Hi! I’m running a websocket server in cloud run. The settings I currently have are:
Max Instances: 10
Concurrency: 1000
Request Timeout: 3600s
During peak hours, the metrics for this service are:
max CPU usage: 20%
max Memory usage: 30%
Max concurrent requests: 500
Containers: 12 (??)
Why is cloud run scaling the service so heavily, when my CPU, memory usage, and number of requests are well below their respective limits? Am I missing something?
Additional Info:
I am using the Warp library in rust, which has no internal request limits
To be very clear, I have already set max concurrency to 1000, and I’m only receiving 500 concurrent requests. CPU and Memory usage never exceed the limits outlined above; the traffic is not bursty.

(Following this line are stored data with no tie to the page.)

`src/rtl/core/assert_macros.svh`:
```
// ---------------------------------------------------------------------------
// Assertion macros
// Clocked, reset-qualified property checks used by the RTL datapath.
// ---------------------------------------------------------------------------
`ifndef ASSERT_MACROS_SVH
`define ASSERT_MACROS_SVH

// property must hold at every rising clock edge out of reset
`define ASSERT_AT(lbl, clk, rst, prop) \
  lbl: assert property (@(posedge clk) disable iff (rst) (prop)) \
    else $error("assertion failed");

// expression must never be true out of reset
`define ASSERT_NEVER(lbl, clk, rst, expr) \
  lbl: assert property (@(posedge clk) disable iff (rst) !(expr)) \
    else $error("forbidden condition");

`endif

```
`src/rtl/core/plst_pkg.sv`:
```
// ---------------------------------------------------------------------------
// Positional list store package
// Sizes, operation and status codes, controller types.
// ---------------------------------------------------------------------------
`default_nettype none

package plst_pkg;

  localparam int CAPACITY   = 16;
  localparam int DATA_WIDTH = 32;
  localparam int IDX_W      = $clog2(CAPACITY);
  localparam int POS_W      = 5;
  localparam int VAL_W      = 32;

  localparam logic [1:0] OP_INSERT = 2'd0;
  localparam logic [1:0] OP_ERASE  = 2'd1;
  localparam logic [1:0] OP_READ   = 2'd2;

  localparam logic [1:0] ST_OK     = 2'd0;
  localparam logic [1:0] ST_BADPOS = 2'd1;
  localparam logic [1:0] ST_FULL   = 2'd2;

  typedef enum logic [1:0] {
    S_IDLE,
    S_ISSUE,
    S_RUN
  } state_t;

  typedef struct packed {
    logic load;
    logic modify;
    logic emit_read;
  } ctl_cmd_t;

  typedef struct packed {
    logic read_ok;
    logic read_last;
    logic out_free;
  } dp_stat_t;

endpackage

`default_nettype wire

```
`src/rtl/core/plst_ctrl.sv`:
```
// ---------------------------------------------------------------------------
// Positional list store controller
// Sequences load, single-word issue and read runs.
// ---------------------------------------------------------------------------
`default_nettype none

module plst_ctrl (
  input  wire logic               clk,
  input  wire logic               rst,
  input  wire logic               req_valid,
  output logic                    req_stall,
  input  wire plst_pkg::dp_stat_t stat,
  output plst_pkg::ctl_cmd_t      cmd
);
  import plst_pkg::*;

  state_t state, state_next;

  always_ff @(posedge clk) begin
    if (rst) begin
      state <= S_IDLE;
    end else begin
      state <= state_next;
    end
  end

  always_comb begin
    state_next = state;
    unique case (state)
      S_IDLE: begin
        if (req_valid) state_next = S_ISSUE;
      end
      S_ISSUE: begin
        if (stat.out_free) begin
          if (stat.read_ok && !stat.read_last) state_next = S_RUN;
          else state_next = S_IDLE;
        end
      end
      S_RUN: begin
        if (stat.out_free && stat.read_last) state_next = S_IDLE;
      end
      default: state_next = S_IDLE;
    endcase
  end

  always_comb begin
    cmd       = '0;
    req_stall = 1'b1;
    unique case (state)
      S_IDLE: begin
        req_stall = 1'b0;
        cmd.load  = req_valid;
      end
      S_ISSUE: begin
        cmd.modify    = stat.out_free && !stat.read_ok;
        cmd.emit_read = stat.out_free && stat.read_ok;
      end
      S_RUN: begin
        cmd.emit_read = stat.out_free;
      end
      default: req_stall = 1'b1;
    endcase
  end

endmodule

`default_nettype wire

```
`src/rtl/core/plst_dpath.sv`:
```
// ---------------------------------------------------------------------------
// Positional list store datapath
// Entry array, count, word latch, read pointer and output register.
// ---------------------------------------------------------------------------
`default_nettype none
`include "assert_macros.svh"

module plst_dpath (
  input  wire logic                            clk,
  input  wire logic                            rst,
  input  wire plst_pkg::ctl_cmd_t              cmd,
  output plst_pkg::dp_stat_t                   stat,
  input  wire logic [1:0]                      op,
  input  wire logic [plst_pkg::POS_W-1:0]      position,
  input  wire logic [plst_pkg::POS_W-1:0]      range_end,
  input  wire logic [plst_pkg::VAL_W-1:0]      item_value,
  output logic                                 rsp_valid,
  input  wire logic                            rsp_stall,
  output logic [1:0]                           status,
  output logic [plst_pkg::VAL_W-1:0]           read_value,
  output logic                                 last_of_run,
  output logic [plst_pkg::POS_W-1:0]           entry_count
);
  import plst_pkg::*;

  logic [DATA_WIDTH-1:0] entries [CAPACITY];
  logic [POS_W-1:0]      count, count_next;
  logic [1:0]            op_q;
  logic [POS_W-1:0]      pos_q, end_q;
  logic [DATA_WIDTH-1:0] val_q;
  logic [IDX_W-1:0]      idx;

  logic ins_bad, full, erase_bad, read_bad;
  logic ins_ok, ers_ok;
  logic [1:0] single_status;

  assign ins_bad   = pos_q > count;
  assign full      = count >= POS_W'(CAPACITY);
  assign erase_bad = pos_q >= count;
  assign read_bad  = (pos_q >= count) || (end_q >= count) || (pos_q > end_q);
  assign ins_ok    = (op_q == OP_INSERT) && !ins_bad && !full;
  assign ers_ok    = (op_q == OP_ERASE) && !erase_bad;

  assign stat.read_ok   = (op_q == OP_READ) && !read_bad;
  assign stat.read_last = idx == end_q[IDX_W-1:0];
  assign stat.out_free  = !rsp_valid || !rsp_stall;

  always_comb begin
    single_status = ST_BADPOS;
    unique case (op_q)
      OP_INSERT: begin
        priority if (ins_bad) single_status = ST_BADPOS;
        else if (full) single_status = ST_FULL;
        else single_status = ST_OK;
      end
      OP_ERASE: single_status = erase_bad ? ST_BADPOS : ST_OK;
      default: single_status = ST_BADPOS;
    endcase
  end

  always_comb begin
    count_next = count;
    if (ins_ok) count_next = count + POS_W'(1);
    else if (ers_ok) count_next = count - POS_W'(1);
  end

  // latch the word, or step the read pointer on each emitted read
  always_ff @(posedge clk) begin
    if (cmd.load) begin
      op_q  <= op;
      pos_q <= position;
      end_q <= range_end;
      val_q <= DATA_WIDTH'(item_value);
      idx   <= position[IDX_W-1:0];
    end else if (cmd.emit_read) begin
      idx <= idx + IDX_W'(1);
    end
  end

  always_ff @(posedge clk) begin
    if (rst) begin
      count <= '0;
    end else if (cmd.modify) begin
      count <= count_next;
    end
  end

  for (genvar g = 0; g < CAPACITY; g++) begin : g_entry
    localparam logic [POS_W-1:0] GP = POS_W'(g);
    logic [DATA_WIDTH-1:0] below, above;
    if (g == 0) begin : g_first
      assign below = '0;
    end else begin : g_below
      assign below = entries[g-1];
    end
    if (g == CAPACITY - 1) begin : g_top
      assign above = '0;
    end else begin : g_above
      assign above = entries[g+1];
    end
    always_ff @(posedge clk) begin
      if (cmd.modify) begin
        if (ins_ok) begin
          if (GP == pos_q) entries[g] <= val_q;
          else if (GP > pos_q && GP <= count) entries[g] <= below;
        end else if (ers_ok && GP >= pos_q && (GP + POS_W'(1)) < count) begin
          entries[g] <= above;
        end
      end
    end
  end

  always_ff @(posedge clk) begin
    if (rst) begin
      rsp_valid <= 1'b0;
    end else if (cmd.modify || cmd.emit_read) begin
      rsp_valid <= 1'b1;
    end else if (!rsp_stall) begin
      rsp_valid <= 1'b0;
    end
  end

  always_ff @(posedge clk) begin
    if (cmd.modify) begin
      status      <= single_status;
      read_value  <= '0;
      last_of_run <= 1'b1;
      entry_count <= count_next;
    end else if (cmd.emit_read) begin
      status      <= ST_OK;
      read_value  <= VAL_W'(entries[idx]);
      last_of_run <= stat.read_last;
      entry_count <= count;
    end
  end

  `ASSERT_AT(a_emit_free, clk, rst, (cmd.modify || cmd.emit_read) |-> stat.out_free)
  `ASSERT_AT(a_count_hold, clk, rst, !cmd.modify |=> $stable(count))
  `ASSERT_AT(a_read_in_list, clk, rst, cmd.emit_read |-> (POS_W'(idx) < count))
  `ASSERT_NEVER(a_count_max, clk, rst, count > POS_W'(CAPACITY))

endmodule

`default_nettype wire

```
`src/rtl/core/positional_list_store_unit.sv`:
```
// ---------------------------------------------------------------------------
// Positional list store unit
// Ordered list of up to CAPACITY words with insert, erase and range read.
// ---------------------------------------------------------------------------
// Usage:
//   Request channel (req_valid/req_stall) carries one word: op, position,
//   range_end and item_value. Response channel (rsp_valid/rsp_stall) carries
//   status, read_value, last_of_run and entry_count.
//   Insert, erase, an error or an unused op give one response word, with
//   last_of_run set. A read range gives one word per entry, the last marked.
//   The first response word is registered once the accepted word is issued.
//   Each request word is accepted, then issued, before the next is taken;
//   a read run sends its entries one after another, set by the single
//   read port on the entry array feeding the output register.
//   A request is taken while an earlier response still waits in the output
//   register; a stalled response holds, and issue waits for it to be taken.
//   Reset empties the list (count zero) and drops any pending response;
//   entry contents are left as they are.
// ---------------------------------------------------------------------------
`default_nettype none

module positional_list_store_unit (
  input  wire logic                       clk,
  input  wire logic                       rst,
  input  wire logic                       req_valid,
  output logic                            req_stall,
  input  wire logic [1:0]                 op,
  input  wire logic [plst_pkg::POS_W-1:0] position,
  input  wire logic [plst_pkg::POS_W-1:0] range_end,
  input  wire logic [plst_pkg::VAL_W-1:0] item_value,
  output logic                            rsp_valid,
  input  wire logic                       rsp_stall,
  output logic [1:0]                      status,
  output logic [plst_pkg::VAL_W-1:0]      read_value,
  output logic                            last_of_run,
  output logic [plst_pkg::POS_W-1:0]      entry_count
);
  import plst_pkg::*;

  ctl_cmd_t cmd;
  dp_stat_t stat;

  plst_ctrl u_ctrl (
    .clk       (clk),
    .rst       (rst),
    .req_valid (req_valid),
    .req_stall (req_stall),
    .stat      (stat),
    .cmd       (cmd)
  );

  plst_dpath u_dpath (
    .clk         (clk),
    .rst         (rst),
    .cmd         (cmd),
    .stat        (stat),
    .op          (op),
    .position    (position),
    .range_end   (range_end),
    .item_value  (item_value),
    .rsp_valid   (rsp_valid),
    .rsp_stall   (rsp_stall),
    .status      (status),
    .read_value  (read_value),
    .last_of_run (last_of_run),
    .entry_count (entry_count)
  );

endmodule

`default_nettype wire

```
`config.mk`:
```
export PLATFORM = sky130hd
export DESIGN_NAME = positional_list_store_unit
export DESIGN_NICKNAME = d
export VERILOG_FILES = /design/src/rtl/core/plst_pkg.sv /design/src/rtl/core/plst_ctrl.sv /design/src/rtl/core/plst_dpath.sv /design/src/rtl/core/positional_list_store_unit.sv
export VERILOG_INCLUDE_DIRS = /design/src /design/src/rtl/core
export SDC_FILE = /design/constraint.sdc
export NUM_CORES = 1
export LEC_CHECK = 0
export BUFFER_PORTS_ARGS = -buffer_cell sky130_fd_sc_hd__clkbuf_2
export CELL_PAD_IN_SITES_DETAIL_PLACEMENT = 0
export CELL_PAD_IN_SITES_GLOBAL_PLACEMENT = 1
export CORE_ASPECT_RATIO = 1.1
export CORE_MARGIN = 1
export CORE_UTILIZATION = 39
export CTS_CLUSTER_SIZE = 14
export DETAILED_ROUTE_END_ITERATION = 7
export PLACE_DENSITY = 0.68
export RECOVER_POWER = 50
export SLEW_MARGIN = 20
export SYNTH_ARGS = -nofsm -noshare
export SYNTH_HDL_FRONTEND = slang
export SYNTH_HIERARCHICAL = 1
export SYNTH_SLANG_ARGS = --single-unit
```
`constraint.sdc`:
```
create_clock -name clk -period 5.9 [get_ports clk]
set_input_delay 1.18 -clock clk [delete_from_list [all_inputs] [get_ports clk]]
set_output_delay 1.18 -clock clk [all_outputs]
set_load 0.02 [all_outputs]
```
# ---- Yosys cells after proc, flatten, opt, wreduce, memory -nomap -nowiden
# Memories as Yosys holds them, arrays and structs flattened. A register that Yosys moved wholly into a read port is not among the register bits.
# Cells that the tools add are included.
dict set report word_totals {
  regBits 64
  ram_bits 512
  inputBits 48
  out_inout_bits 42
  wordCells 477
  mem_count 1
}
# memory depth word_bits read_ports rd_ports_with_merged_regs wr line_no
set memory_table {}
lappend memory_table {u_dpath.entries 16 32 17 1 16 plst_dpath.sv:26} ;# logic [DATA_WIDTH-1:0] entries [CAPACITY];
dict set report classes {
  add_sub_neg 3
  n_lt_le_gt_ge 69
  n_eq_ne 24
  muxes 263
  n_bitwise 32
  n_reduce_logical 74
}
# op n
set ops {}
lappend ops {{$mux 32} 32}
lappend ops {{$mux 1} 214}
lappend ops {{$logic_and 1x1->1} 56}
lappend ops {{$eq 4x5->1 const A} 8}
lappend ops {{$ge 4x5->1 const A} 8}
lappend ops {{$gt 4x5->1 const A} 8}
lappend ops {{$le 4x5->1 const A} 8}
lappend ops {{$lt 4x5->1 const A} 8}
lappend ops {{$or 1x1->1} 32}
lappend ops {{$eq 3x5->1 const A} 4}
lappend ops {{$ge 3x5->1 const A} 4}
lappend ops {{$gt 3x5->1 const A} 4}
lappend ops {{$le 3x5->1 const A} 4}
lappend ops {{$lt 3x5->1 const A} 4}
lappend ops {{$mux 5} 4}
lappend ops {{$mux 2} 8}
lappend ops {{$eq 2x5->1 const A} 2}
lappend ops {{$ge 1x5->1 const A} 2}
lappend ops {{$ge 2x5->1 const A} 2}
lappend ops {{$ge 5x5->1} 2}
lappend ops {{$gt 1x5->1 const A} 2}
lappend ops {{$gt 2x5->1 const A} 2}
lappend ops {{$gt 5x5->1} 2}
lappend ops {{$le 1x5->1 const A} 2}
lappend ops {{other kinds (24)} 43}

# ---- Longest topological paths before layout
dict set report depth {
  word_depth 12
  ltp_mapped 19
  mapped_depth_nobuf 15
}

# ---- Hierarchy
# Netlist, hierarchy kept.
# module instances cells_each area_per_inst_um2 seq_area_each_um2
set modules_own_cells {}
lappend modules_own_cells {plst_dpath 1 2896 34011.4 17807.1}
lappend modules_own_cells {plst_ctrl 1 27 215.2 40.0}

# ---- Worst setup path before layout
# OpenSTA, ideal clock, no wires.
dict set report synth_timing {
  path_kind {register -> register}
  startpoint {register u_dpath.count[2]}
  endpoint {memory u_dpath.entries[0][0] (enable)}
  setup_ns 0.470
  arrival_time_ns 5.336
  t_required_ns 5.430
  path_slack_ns 0.094
  path_stages_with_launch 15
  n_path_buf 4
  period_less_slack_ns 5.806
  path_cell_list {dfxtp_1 > clkbuf_8 > clkbuf_1 > inv_1 > ha_1 > nand4_1 > o221ai_4 > nor2_1 > and3_1 > nor2_1 > nand2b_1 > buf_6 > or3_1 > buf_2 > o31ai_1}
}
# element line_no
set synth_lines {}
lappend synth_lines {{start: declaration} plst_dpath.sv:27} ;# logic [POS_W-1:0] count, count_next;
lappend synth_lines {{start signal: assignment} plst_dpath.sv:84} ;# count <= count_next;
lappend synth_lines {{end: declaration} plst_dpath.sv:26}

==> reports/qor.txt <==
wire per inst = 27.6 um
min Tclk post-route = 5.48 ns
Slew @ Worst Pin = 3.77 ns
reg-to-reg critical path startpoint = u_dpath/count[4]
# nets final = 2,981
top_reg_cell synth = edfxtp_1
Max FO, Critical Path = 21
Final period util = 92.9%
largest net degree at the start of global routing = 129
Final Skew = 0.0268 ns
Max clock buf depth = 3
Most common cell on crit path = or3_1
FFs w/ async S/R, synth = 0%
crit path to = u_dpath/entries[2][14]
die width = 284 um
critical path arrival = 5.79 ns
CP Class = reg -> reg
routed via count = 24,595
Post-DRT Antenna Nets = 0
worst skew pair latency = 0.64 ns
worst endpoint required time = 6.21 ns
Post-Syn Area per Cell = 11.7 um^2
number of port buffers = 89
Final GP Congestion = 0.884
Yosys cell types = 72
Row Count = 113
worst r2r dst = u_dpath/entries[2][14]
dpl ws = 0.724 ns
gr ovfl total = 0
Critical Path Stages = 14
IR drop worst, VDD = 0.000223 V
Total Wirelength = 114,000 um
leakage = 13.0 nW
ANT cells = 0
DRT iter0 DRCs = 2,214
crit path launch type = flip-flop
Area Growth Syn to Fin = 10.4%
Sinks on Clock Net = 608
CORE AREA = 86,700 um^2
RSZ-0062 raised after global routing = no
Num CTS Buffers = 72
Max Cap Violations = 3
pwr/cell area = 281 nW/um^2
Die ar. = 89,000 um^2
Seq/Total Area, Yosys = 52.1%
share of layout cells above drive strength 1 = 16.1%
f_max = 0.182 GHz
vias in the first global route = 24,982
final setup fails = 0
family with the most delay on the worst path = simple AND/OR/NAND/NOR gates
Net Count, Synth = 2,997
CTS tree = done
GR Util All Layers = 25.5%
worst hold path class = reg -> reg
final number of hold-violating endpoints = 0
slowest cell on the critical path = or3_1
Post-Syn Instances = 2,923
first-pass GRT wire length = 169,000 um
final core utilization = 43.6%
die height = 313 um
Multi-input gate area = 15,000 um^2
reg2reg setup slack = 0.42 ns
worst hold start = u_dpath/read_value[15]
setup tns final = 0 ns
# fillers = 8,008
status = complete, but fails checks
Synth Register Bits = 608
FF-to-FF path depth = 14
Top Ports = 90
Ys Warns = 6
Initial Utilization = 39.5%
DR pass1 iterations = 6
failing checks = capacitance limit, slew limit
register area = 17,800 um^2
final slew viol count = 119
initial antenna violation count = 0
Critical Path Start = u_dpath/count[4]
Mapped Area = 34,200 um^2
Remaining DRCs = 0
htree depth = 3
# resized after CTS = 0
DP Cell Count = 3,983
Final Instance Count excl. Fillers = 4,117
Post-synth EDFFs = 567
cts hold-fix bufs = 0
Slew headroom = -151%
CP Buf/Inv Count = 3
post-DP HPWL = 65,000 um
post-CTS setup buffer count = 0
CTS Root Cell = clkbuf_16
worst path cell trace = inv_1, ha_1, nand4_1, o221ai_4, nor2_1, and3_1, nor2_1, nand2b_1, clkbuf_1, or3_1, or3_1, a211oi_1, or3_1, buf_12
Clk pin slew, worst setup/hold paths = 0.06 ns
CP max stage delay = 0.83 ns
final setup margin = 0.416 ns
kind of end point of the critical path = flip-flop
vias per cell = 5.97
==> per-stage QoR <==
stage                     hold slack [ns]  area [um^2]  power (W)
final                               0.474        37800     0.0106
after global routing                0.489        37800     0.0110
after CTS                           0.480        38100     0.0108
after detailed placement            0.464        35700    0.00623
after global placement              0.460        35700    0.00620
after floorplan                     0.465        34200    0.00586
==> cells by family after synthesis <==
family | count (synthesis) | share of synthesized area [%]
and+or+nand+nor | 853 | 10.1
DFF | 608 | 52.1
AOI/OAI and AO/OA | 594 | 10.1
muxes | 549 | 22.0
buffers and inverters | 283 | 4.37
adders and majority gates | 26 | 0.950
xor gates and xnor gates | 10 | 0.256
==> layout make-up <==
type	instances	share of cell area, %
well taps	1150	3.81
multi-input cells	2032	39.7
clock buffers	98	5.30
repair buffers	173	2.83
flip-flops and latches	608	47.2
inverters	20	0.199
clock inverters	36	0.937
==> report_power, final <==
group	switching (W)	total, W	internal, W
combinational	0.000642	0.00119	0.000544
clock	0.00190	0.00451	0.00262
sequential	0.000122	0.00493	0.00481
total	0.00266	0.0106	0.00797
==> flip-flops by register name, summed over array words and instances, names as in the netlist <==
signal               flops
u_ctrl/state             2
u_dpath/rsp_valid        1
u_dpath/last_of_run      1
u_dpath/idx              4
u_dpath/op_q             2
u_dpath/val_q           32
u_dpath/entries        512
u_dpath/entry_count      5
u_dpath/count            5
u_dpath/end_q            5
u_dpath/pos_q            5
u_dpath/status           2
u_dpath/read_value      32
==> layer usage <==
| metal | track usage (%) | vias up | routed length, um |
|---|---|---|---|
| met3 | 3.89 | 236 | 8400 |
| li1 | - | 10886 | - |
| met4 | 9.93 | 0 | 4420 |
| met2 | 43.9 | 1141 | 56100 |
| met5 | 0 | - | 0 |
| met1 | 32.1 | 12332 | 44600 |
==> synthesized netlist by cell type, types with 7 or more instances <==
cell type | number | area, um^2
a22o_1 | 33 | 289
a21oi_1 | 83 | 415
or3_1 | 7 | 43.8
nor2_1 | 159 | 597
edfxtp_1 | 567 | 17000
nor3_1 | 14 | 70.1
ha_1 | 26 | 325
clkbuf_1 | 135 | 507
clkbuf_8 | 15 | 206
nor2b_1 | 11 | 68.8
nand2_1 | 603 | 2260
mux2i_1 | 354 | 3540
o21ai_0 | 237 | 1190
inv_1 | 20 | 75.1
o21ai_1 | 95 | 475
nand3_1 | 15 | 75.1
buf_6 | 13 | 146
buf_2 | 67 | 335
a31oi_1 | 99 | 619
mux4_2 | 160 | 3600
o21ai_2 | 10 | 87.6
dfxtp_1 | 41 | 821
mux2_2 | 35 | 394
buf_1 | 15 | 56.3
clkbuf_4 | 9 | 67.6
==> layout by cell type (no fill, tap or decap), drive strengths merged, types with 3 or more instances in the layout <==
cell type and instances:
a2111oi 3, a211oi 3, a21boi 3, a21oi 84
a22o 33, a31oi 99, and2 6, and3 8
buf 64, bufinv 5, clkbuf 207, clkinv 27
dfxtp 41, edfxtp 567, ha 26, inv 23
mux2 35, mux2i 354, mux4 160, nand2 603
nand2b 6, nand3 18, nor2 159, nor2b 11
nor3 15, nor4 4, o211ai 5, o21a 6
o21ai 342, o31ai 5, or2 5, or3 8
or4 3, xnor2 5, xor2 5
==> how the worst min path moves through the flow <==
| stage | cells after the start | endpoint | slack [ns] |
|---|---|---|---|
| after floorplan | 2 | u_ctrl/state[1] | 0.46 |
| after global placement | 1 | u_dpath/read_value[0] | 0.46 |
| after detailed placement | 1 | u_dpath/read_value[15] | 0.46 |
| after CTS | 1 | u_dpath/read_value[24] | 0.48 |
| after global routing | 1 | u_dpath/read_value[18] | 0.49 |
| final | 1 | u_dpath/read_value[15] | 0.47 |
No activity file was read; power rests on OpenSTA's default activity.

I am aware that long lived websocket connections will mean that containers will be slow to scale down (as each container will need to complete their long-lived requests beforehand) but this should have no impact when scaling up.
I have read the Concurrency and WebSockets Cloud Run documentation, from which I could not gain anything useful.

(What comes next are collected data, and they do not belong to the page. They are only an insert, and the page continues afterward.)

`config.mk`:
```
export PLATFORM = sky130hd
export DESIGN_NAME = one_shot_modifier_layer
export DESIGN_NICKNAME = d
export VERILOG_FILES = /design/src/design/osml_pkg.sv /design/src/design/osml_front.sv /design/src/design/osml_queue.sv /design/src/design/osml_back.sv /design/src/design/one_shot_modifier_layer.sv
export SDC_FILE = /design/constraint.sdc
export NUM_CORES = 1
export LEC_CHECK = 0
export BUFFER_PORTS_ARGS = -buffer_cell sky130_fd_sc_hd__buf_2
export CAP_MARGIN = 20
export CELL_PAD_IN_SITES_DETAIL_PLACEMENT = 1
export CELL_PAD_IN_SITES_GLOBAL_PLACEMENT = 1
export CORE_MARGIN = 2
export CORE_UTILIZATION = 45
export CTS_BUF_LIST = sky130_fd_sc_hd__clkbuf_8
export DETAILED_ROUTE_END_ITERATION = 12
export GPL_ROUTABILITY_DRIVEN = 0
export PLACE_DENSITY = 0.87
export RECOVER_POWER = 100
export SYNTH_ARGS = -nofsm -noshare
export SYNTH_HDL_FRONTEND = slang
export SYNTH_SLANG_ARGS = --single-unit
```
`constraint.sdc`:
```
create_clock -name clock -period 6.4 [get_ports clock]
set_clock_uncertainty 0.05 [all_clocks]
set_input_delay 1.28 -clock clock [delete_from_list [all_inputs] [get_ports clock]]
set_output_delay 1.28 -clock clock [all_outputs]
set_load 0.02 [all_outputs]
```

I have tried halving the request timeout to 30mins, but this made no difference.
One thought i have: If you’re using multiple vCPUs: Is your code actually capable of utilizing all CPUs? For example, if you’re setting CPU to 4, and your container is really only using 1 CPU, then you can see how even though the utilization looks low, the service actually isn’t able to serve more requests concurrently. Some languages don’t do a good job of utilizing multiple CPUs. If this is the case, try setting CPU to 1 and see if that helps - you would see more instances, but each would be cheaper.
Could it be I/O limits, then? Are you calling a downstream resource that doesn’t scale beyond a certain amount? Or VPC connector with too small an instance size?
I am connecting to another cloud run service through websocket (the service this forum thread refers to essentially acts as a “passthrough” between the other service and a client), however it is only a single connection between the two services regardless of the number of concurrent requests.
I am not connecting the services together through a VPC, so I don’t think thats the issue.
I will run some tests and check the behaviour of the service when it is not connected to the external resource; hopefully that will narrow it down.
Some other behaviour I’ve noticed: If I turn on manual scaling set to 1 container, I will eventually receive “492 No available instance” error. The log message is:
Again, during these error messages max concurrent connections is well below the limit, as well as CPU and Memory usage.
Is there a way to reset the Cloud Run scaling behaviour back to its initial settings? I wonder if cloud run is “remembering” to scale at certain times of the day based on previous load when it doesn’t need to.